### Record set ###

===== src/design/bmx_pkg.sv =====
`timescale 1ns / 1ps
// ----------------------------------------------------------------------------
// bmx_pkg: shared types and defaults for the binary trie max-XOR block
// Holds the item payload structs, the step result flags and the default
// trie geometry.
// ----------------------------------------------------------------------------
package bmx_pkg;

  // Default trie geometry
  localparam int KEY_BITS_DEF   = 31;
  localparam int NODE_COUNT_DEF = 4096;

  // Fixed width of the key and answer fields on the ports
  localparam int FIELD_W = 31;

  // Operation codes carried in the mode field
  localparam logic MODE_INSERT = 1'b0;
  localparam logic MODE_QUERY  = 1'b1;

  // Input item
  typedef struct packed {
    logic               mode;
    logic [FIELD_W-1:0] key;
  } in_t;

  // Result item
  typedef struct packed {
    logic [FIELD_W-1:0] best_xor;
    logic [FIELD_W-1:0] max_seen;
    logic               pool_full;
  } out_t;

  // Outcome of one trie level step
  typedef struct packed {
    logic found;    // a child was taken
    logic flipped;  // the taken child is opposite to the key bit
  } step_flags_t;

endpackage


===== src/design/bmx_step.sv =====
`timescale 1ns / 1ps
// ----------------------------------------------------------------------------
// bmx_step: one trie level step
// Picks the child to follow from a node entry. A query prefers the child
// opposite to the key bit; an insert follows the same-bit child only.
// ----------------------------------------------------------------------------
module bmx_step #(
  parameter int IDX_W = 12
) (
  input  logic [2*IDX_W-1:0]       entry_i,
  input  logic                     key_bit_i,
  input  logic                     query_i,
  output logic [IDX_W-1:0]         next_o,
  output bmx_pkg::step_flags_t     flags_o
);
  import bmx_pkg::*;

  logic [IDX_W-1:0] child0;
  logic [IDX_W-1:0] child1;
  logic [IDX_W-1:0] same_c;
  logic [IDX_W-1:0] opp_c;

  // Split entry: upper half is the one-child, lower half the zero-child
  assign child0 = entry_i[IDX_W-1:0];
  assign child1 = entry_i[2*IDX_W-1:IDX_W];
  assign same_c = key_bit_i ? child1 : child0;
  assign opp_c  = key_bit_i ? child0 : child1;

  // Child selection; index zero means no child
  always_comb begin
    if (query_i && (opp_c != '0)) begin
      next_o          = opp_c;
      flags_o.found   = 1'b1;
      flags_o.flipped = 1'b1;
    end else begin
      next_o          = same_c;
      flags_o.found   = (same_c != '0);
      flags_o.flipped = 1'b0;
    end
  end

endmodule


===== config.mk =====
export PLATFORM = sky130hd
export DESIGN_NAME = bmx_step
export DESIGN_NICKNAME = d
export VERILOG_FILES = /design/src/design/bmx_pkg.sv /design/src/design/bmx_step.sv
export SDC_FILE = /design/constraint.sdc
export NUM_CORES = 1
export LEC_CHECK = 0
export BUFFER_PORTS_ARGS = -buffer_cell sky130_fd_sc_hd__buf_2
export CORE_AREA = 3 3 40 42
export DETAILED_ROUTE_END_ITERATION = 7
export DIE_AREA = 0 0 43 45
export GPL_TIMING_DRIVEN = 0
export PLACE_DENSITY = 0.67
export SETUP_SLACK_MARGIN = 0.1
export SKIP_LAST_GASP = 1
export SYNTH_ARGS = -nofsm -noshare
export SYNTH_HDL_FRONTEND = slang
export SYNTH_SLANG_ARGS = --single-unit

===== constraint.sdc =====
create_clock -name vclk -period 1.8
set_clock_uncertainty 0.15 [all_clocks]
set_input_delay 0.18 -clock vclk [all_inputs]
set_output_delay 0.18 -clock vclk [all_outputs]
set_load 0.03 [all_outputs]

# Word level (Yosys, flattened, before mapping)
# Index checks and enable logic that the tools add are counted.
op_classes:
  n_addsub: 0
  multipliers: 0
  n_div: 0
  magnitude_cmp: 0
  n_eq_ne: 0
  shifts: 0
  n_mux: 4
  n_bitwise: 0
  reduce_logical: 3
op_table:
  columns: ["op", "n"]
  rows:
  - ["12-bit two-way mux", 3]
  - ["12-bit nonzero test", 2]
  - ["2-bit two-way mux", 1]
  - ["1-bit logical AND", 1]
totals:
  reg_bits: 0
  latchBits: 0
  mem_bits_rw: 0
  rom_bits: 0
  input_bits: 26
  out_inout_bits: 14
  wordCells: 7
  mem_count: 0

# Longest topological paths before layout
# Gate-level depths: netlist of the first run.
depth:
  depth_word: 4
  mapped_depth: 4
  mapped_depth_nobuf: 4

# Worst setup path after synthesis of the first run
# OpenSTA, ideal clock, no wires.
synth_path:
  path_type: "input to output"
  startpoint: "input entry_i[16]"
  endpoint: "output next_o[11]"
  t_arrival_ns: 1.668
  required_time_ns: 1.470
  setup_slack_ns: -0.198
  path_stages: 4
  n_path_buf: 0
  cell_sequence: "nor4_1 > a311o_2 > a21oi_1 > a311oi_1"
synth_between:
  elab_chain_cells: 4
synth_rtl:
  columns: ["item", "line_no", "text"]
  rows:
  - ["from (decl)", "bmx_step.sv:10", "input logic [2*IDX_W-1:0] entry_i,"]
  - ["12-bit two-way mux", "bmx_step.sv:27", "assign opp_c = key_bit_i ? child0 : child1;"]
  - ["12-bit nonzero test", "bmx_step.sv:31", "if (query_i && (opp_c != '0)) begin"]
  - ["1-bit logical AND", "bmx_step.sv:31", null]
  - ["12-bit two-way mux", "bmx_step.sv:31", null]
  - ["to (decl)", "bmx_step.sv:13", "output logic [IDX_W-1:0] next_o,"]
# No other way between the ends.

# Worst setup path after layout of the first run
layout_path:
  startpoint: "input entry_i[12]"
  endpoint: "output next_o[10]"
# Same word-level chain as after synthesis.

==> metrics.md, run 1 <==
| Metric | Value |
|---|---|
| Peak supply drop | 197 uV |
| Final-report max-slew violation count | 0 |
| Nets | ~110 |
| Final WL | about 1600 um |
| Fillers | 114 |
| Worst setup margin | -0.0740 ns |
| Ant diodes | 0 |
| Synth unique cells | 16 |
| # DRC | 0 |
| RePlAce Congestion | 0.827 |
| Vias in the first global route | around 550 |
| Post-Syn Area | 304 um2 |
| Switching pwr | 0.000142 W |
| Core area | 0.00128 mm2 |
| Top Ports | 40 |
| Endpoints failing hold | 0 |
| Clk network pwr share | 0 |
| Leakage | 0.388 nW |
| Syn Nets | 66 |
| Sequential-to-total area share from yosys stat | 0 |
| Worst slew pin tran | around 0.48 ns |
| Num sequential | 0 |
| Area of the multi-input gates | 452 um2 |
| Setup crit start | entry_i[12] |
| Setup crit end kind | output pin |
| Die X | between 40 and 50 um |
| First-pass GRT wire length | between 2000 and 3000 um |
| Post-route design area | 861 um2 |
| Hold_sp | entry_i[12] |
| Number of DRC markers in iteration 0 | 4 |
| Tightest Hold Check Type | input pin to output pin |
| Slowest cell on crit path | mux2_4 |
| Final min period | around 1.9 ns |
| Fin crit share | 1.04 |
| Most frequent cell after synthesis | mux2_2 |
| Dominant cells by area after synthesis | mux2_2 33%, nor4_1 12%, a311oi_1 8.6% |
| Worst stage delay on the critical path | around 0.34 ns |
| Buffers added on ports | 39 |
| Register area | 0 um2 |
| Final setup fails | 10 |
| Crit path max fanout | 5 |
| Share of cells above drive strength 1 | 0.814 |
| Sw frac | 0.513 |
| Status | finished with violations |
| RSZ-0062 raised after global routing | true |
| Worst Path Arrival | 1.54 ns |
| Largest net degree at the start of global routing | 9 |
| Violated checks | negative setup slack |
| PD cells | 323 mW/mm2 |
| Area grow syn2layout | 183% |
| Worst-path cell chain | buf_8, nor4_4, a311o_2, nand3_4, mux2_4, buf_6 |
| 1st-pass router iterations | 2 |
| Slew HR | 0.681 |
| Seq pwr share | 0 |
| Synth area leader | mux2_2 |
| Internal cell power | 0.000135 W |
| Area of placed instances | 549 um2 |
| Fmax | 534 MHz |
| Routed Antenna Nets | 0 |
| Clkbuf count | 0 |
| Critical path class | input pin to output pin |
| CP Launch Type | input pin |
| Power share of the combinational group | 1.000 |
| Initial antenna violation count | 0 |
| Post-synth top cells | 9 x mux2_2, 6 x nor4_1, 4 x a21oi_1, 4 x inv_1 |
| Die ar. | 0.00194 mm2 |
| Placed insts | 94 |
| Cell family with most CP delay | simple AND/OR/NAND/NOR gates |
| Post-Synthesis Cells | 40 |
| DIE HEIGHT | 45 um |
| CP required | 1.47 ns |
| GRT Total Usage | 0.168 |
| Number of vias per cell | 5.37 |
| Synth Warn # | 0 |
| DP Wirelength | around 1000 um |
| Synth top area share | 0.333 |
| Finished Layout Cells | 101 |
| WHS | 0.541 ns |
| Total of max-cap violations | 0 |
| Initial core utilization | 0.237 |
| Gr ovfl total | 0 |
| Buf+Inv Stages, Crit Path | 2 |
| WL per Instance | 16.1 um |
| Row count | 13 |
| Vias | approximately 540 |
| Final Core Density | 0.670 |
| Syn Area/Cell | 7.60 um2 |
[metal layers]
metal | track usage | wire (um) | vias up | share of wire
li1 | - | - | 266 | -
met1 | 0.188 | 573 | 238 | 0.35
met2 | 0.320 | 871 | 34 | 0.53
met3 | 0.0319 | 146 | 4 | 0.090
met4 | 0.0542 | 38 | 0 | 0.023
met5 | 0 | 0 | - | 0
[repair_timing]
action	in CTS	in global routing
endpoints found under the hold margin	0	0
hold buffers	0	0
resized for setup	55	10
pin swaps	8	8
endpoints found under the setup margin	14	14
buffers inserted	6	0
gates cloned	1	0
[per-stage QoR]
| stage | setup WS, ns | setup TNS (ns) | total power [W] |
|---|---|---|---|
| 2_1_floorplan | 0.0659 | 0 | 0.000118 |
| 3_3_place_gp | -0.265 | -2.60 | 0.000184 |
| 5_1_grt | -0.137 | -1.24 | 0.000293 |
| 6_report | -0.0740 | -0.497 | 0.000278 |
| 4_1_cts | -0.0478 | -0.322 | 0.000269 |
| 3_5_place_dp | -0.282 | -2.91 | 0.000185 |
[tightest hold or removal path: cells and delay by family]
family | cells | cell delay [ns]
buffers and inverters | 2 | 0.20
muxes | 1 | 0.13
[power groups by stage]
stage                     registers [W]  clock network, W  logic, W
after floorplan                       0                 0  0.000118
after global placement                0                 0  0.000184
after detailed placement              0                 0  0.000185
after CTS                             0                 0  0.000269
after global routing                  0                 0  0.000293
final                                 0                 0  0.000278
[cells by family after synthesis]
group	count (synthesis)	synth area share
compound gates	14	0.337
simple gates	12	0.268
mux	9	0.333
buf+inv	5	0.0617
[cell type report]
class / instances / share of cell area
Tap cell: 15 / 0.0218
Inverter: 4 / 0.0174
Multi-Input combinational cell: 36 / 0.525
Buffer: 1 / 0.00436
Timing Repair Buffer: 45 / 0.432
[layout by cell type (no fill, tap or decap)]
cell type | synthesis | final
nand3_1 | 2 | 2
o211a_1 | 1 | 1
inv_1 | 4 | 4
clkbuf_1 | 1 | 1
nand4_1 | 1 | 1
o22ai_1 | 3 | 3
a21oi_2 | 0 | 1
a31oi_1 | 1 | 1
a311oi_2 | 0 | 3
a21oi_1 | 4 | 3
buf_4 | 0 | 8
nand3_4 | 1 | 2
nor4_4 | 0 | 6
buf_2 | 0 | 18
mux2_4 | 0 | 9
or2_2 | 1 | 1
o21ba_2 | 1 | 1
nand2_2 | 0 | 1
buf_6 | 0 | 17
buf_8 | 0 | 2
a311o_2 | 1 | 1
[final timing paths]
path | slack, ns | cells past startpoint | to
max | -0.07 | 6 | next_o[10]
min | 0.54 | 3 | next_o[0]
No activity file was read; power rests on OpenSTA's default activity.
==> inputs of run 2 (changes only) <==
- CELL_PAD_IN_SITES_DETAIL_PLACEMENT: unset -> 1
- CELL_PAD_IN_SITES_GLOBAL_PLACEMENT: unset -> 1
- CORE_AREA: 3 3 40 42 -> unset
- CORE_ASPECT_RATIO: unset -> 1.1
- CORE_MARGIN: unset -> 3
- CORE_UTILIZATION: unset -> 20
- DIE_AREA: 0 0 43 45 -> unset
- PLACE_DENSITY: 0.67 -> 0.89
- RECOVER_POWER: unset -> 50
- SLEW_MARGIN: unset -> 20
==> metrics.md, run 2 (synthesis results as in run 1) <==
| Metric | Value |
|---|---|
| Routed Antenna Nets | 0 (unchanged) |
| RSZ-0062 raised after global routing | true (unchanged) |
| Status | finished with violations (unchanged) |
| Clk network pwr share | 0 (about the same) |
| Die X | 43.2 um (was 43 um) |
| Leakage | 0.382 nW (was 0.388 nW) |
| Core area | 0.00140 mm2 (was 0.00128 mm2) |
| Gr ovfl total | 0 (unchanged) |
| Critical Path Sink | next_o[7] (was next_o[10]) |
| Tightest Hold Check Type | input pin to output pin (unchanged) |
| Final min period | 1.90 ns (was 1.87 ns) |
| Violated checks | negative setup slack (unchanged) |
| First-pass GRT wire length | 2830 um (was 2530 um) |
| Buffers added on ports | 39 (unchanged) |
| Most frequent cells in the layout | 21 x buf_6, 13 x buf_2, 7 x buf_4 (was 18 x buf_2, 17 x buf_6, 9 x mux2_4) |
| Vias in the first global route | 581 (was 547) |
| Setup crit end kind | output pin (unchanged) |
| Clkbuf count | 0 (unchanged) |
| Area grow syn2layout | 187% (was 183%) |
| Fmax | 525 MHz (was 534 MHz) |
| Cell count along the critical path | 6 (unchanged) |
| Critical path class | input pin to output pin (unchanged) |
| Setup WS pre-CTS | -0.296 ns (was -0.282 ns) |
| Vias | 569 (was 542) |
| Nets | 113 (was 114) |
| Cell family with most CP delay | simple AND/OR/NAND/NOR gates (unchanged) |
| Sw frac | 0.514 (was 0.513) |
| Num sequential | 0 (unchanged) |
| Number of vias per cell | 5.63 (was 5.37) |
| Initial core utilization | 0.217 (was 0.237) |
| RePlAce Congestion | 0.737 (was 0.827) |
| Final WL | 1930 um (was 1630 um) |
| WL per Instance | 19.1 um (was 16.1 um) |
| Slew HR | 0.747 (was 0.681) |
| Row count | 14 (was 13) |
| Peak supply drop | 183 uV (was 197 uV) |
| Most common cell after layout, fill and taps aside | buf_6 (was buf_2) |
| # DRC | 0 (unchanged) |
| CP required | 1.47 ns (about the same) |
| Switching pwr | 0.000144 W (was 0.000142 W) |
| Worst Path Arrival | 1.57 ns (was 1.54 ns) |
| Ant diodes | 0 (unchanged) |
| Worst stage delay on the critical path | 0.34 ns (about the same) |
| Total of max-cap violations | 0 (unchanged) |
| DP Wirelength | 1250 um (was 1000 um) |
| Endpoints failing hold | 0 (unchanged) |
| Fin crit share | 1.06 (was 1.04) |
| Hold_buf cts | 0 (unchanged) |
| Buf+Inv Stages, Crit Path | 2 (unchanged) |
| WHS | 0.541 ns (about the same) |
| Slowest cell on crit path | mux2_4 (unchanged) |
| Worst-path cell chain | buf_8, nor4_4, a311o_2, nand3_2, mux2_4, buf_6 (was buf_8, nor4_4, a311o_2, nand3_4, mux2_4, buf_6) |
| Setup crit start | entry_i[12] (unchanged) |
| Worst setup margin | -0.103 ns (was -0.0740 ns) |
| Number of DRC markers in iteration 0 | 12 (was 4) |
| Internal cell power | 0.000136 W (was 0.000135 W) |
| Final setup fails | 9 (was 10) |
| Initial antenna violation count | 0 (unchanged) |
| Power share of the combinational group | 1.000 (about the same) |
| CP Launch Type | input pin (unchanged) |
| 1st-pass router iterations | 4 (was 2) |
| PD cells | 321 mW/mm2 (was 323 mW/mm2) |
| Share of cells above drive strength 1 | 0.835 (was 0.814) |
| Crit path max fanout | 5 (unchanged) |
| Seq pwr share | 0 (about the same) |
| Worst slew pin tran | 0.379 ns (was 0.477 ns) |
| Largest net degree at the start of global routing | 9 (unchanged) |
| Worst hold stages | 3 (unchanged) |
| Top Ports | 40 (unchanged) |
| GRT Total Usage | 0.183 (was 0.168) |
| Register area | 0 um2 (unchanged) |
| DIE HEIGHT | 46.9 um (was 45 um) |
| Final-report max-slew violation count | 0 (unchanged) |
| Die ar. | 0.00202 mm2 (was 0.00194 mm2) |
-- run 2: cell count changes in the layout (fill, tap and decap cells not counted), moves of 2 or more --
cell,previous run,this run
buf_2,18,13
nand3_2,0,2
buf_6,17,21
mux2_4,9,6
mux2_2,0,3
-- run 2: area by class of cell --
cell class	count	area, um2
Buffer	1	3.75
Fill cell	148	528
Inverter	4	15.0
Multi-Input combinational cell	36	445
Tap cell	16	20.0
Timing Repair Buffer	44	389
-- run 2: worst min-delay path by stage --
stage / slack (ns) / endpoint / startpoint
after CTS: 0.55 / next_o[3] / entry_i[3]
after floorplan: 0.40 / flags_o[0] / query_i
after global placement: 0.58 / flags_o[0] / query_i
after detailed placement: 0.59 / flags_o[0] / query_i
final: 0.54 / next_o[3] / entry_i[3]
after global routing: 0.55 / next_o[3] / entry_i[3]
-- run 2: power by group through the flow --
stage	clock, W	combinational [W]	sequential, W
detailed placement	0	0.000188	0
finish	0	0.000280	0
floorplan	0	0.000118	0
global route	0	0.000293	0
global placement	0	0.000183	0
CTS	0	0.000268	0
-- run 2: stage by stage --
| step | util | cell area [um2] | total power, W | setup TNS [ns] | std cells |
|---|---|---|---|---|---|
| finish | 0.623 | 873 | 0.000280 | -0.848 | 101 |
| detailed placement | 0.393 | 551 | 0.000188 | -2.94 | 95 |
| global route | 0.623 | 873 | 0.000293 | -1.52 | 101 |
| floorplan | - | 335 | 0.000118 | 0 | 40 |
| CTS | 0.591 | 828 | 0.000268 | -0.582 | 101 |
| global placement | 0.393 | 551 | 0.000183 | -2.77 | 95 |
-- run 2: per-layer routing --
| layer | part of all wire | GRT usage | wire (um) |
|---|---|---|---|
| met4 | 0 | 0 | 0 |
| met1 | 0.34 | 0.187 | 666 |
| met5 | 0 | 0 | 0 |
| met2 | 0.56 | 0.416 | 1080 |
| met3 | 0.095 | 0.0192 | 183 |
-- run 2: what timing repair did --
| action | 4_1_cts | 5_1_grt |
|---|---|---|
| setup endpoints to repair | 14 | 14 |
| gates resized for setup | 57 | 13 |
| cloned | 1 | 0 |
| pin swaps | 10 | 5 |
| setup buffers | 6 | 0 |
| endpoints found under the hold margin | 0 | 0 |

###

→ Task goal
Show the lines of the data that hold the word "strength".

→ Final answer
| Share of cells above drive strength 1 | 0.814 |
| Share of cells above drive strength 1 | 0.835 (was 0.814) |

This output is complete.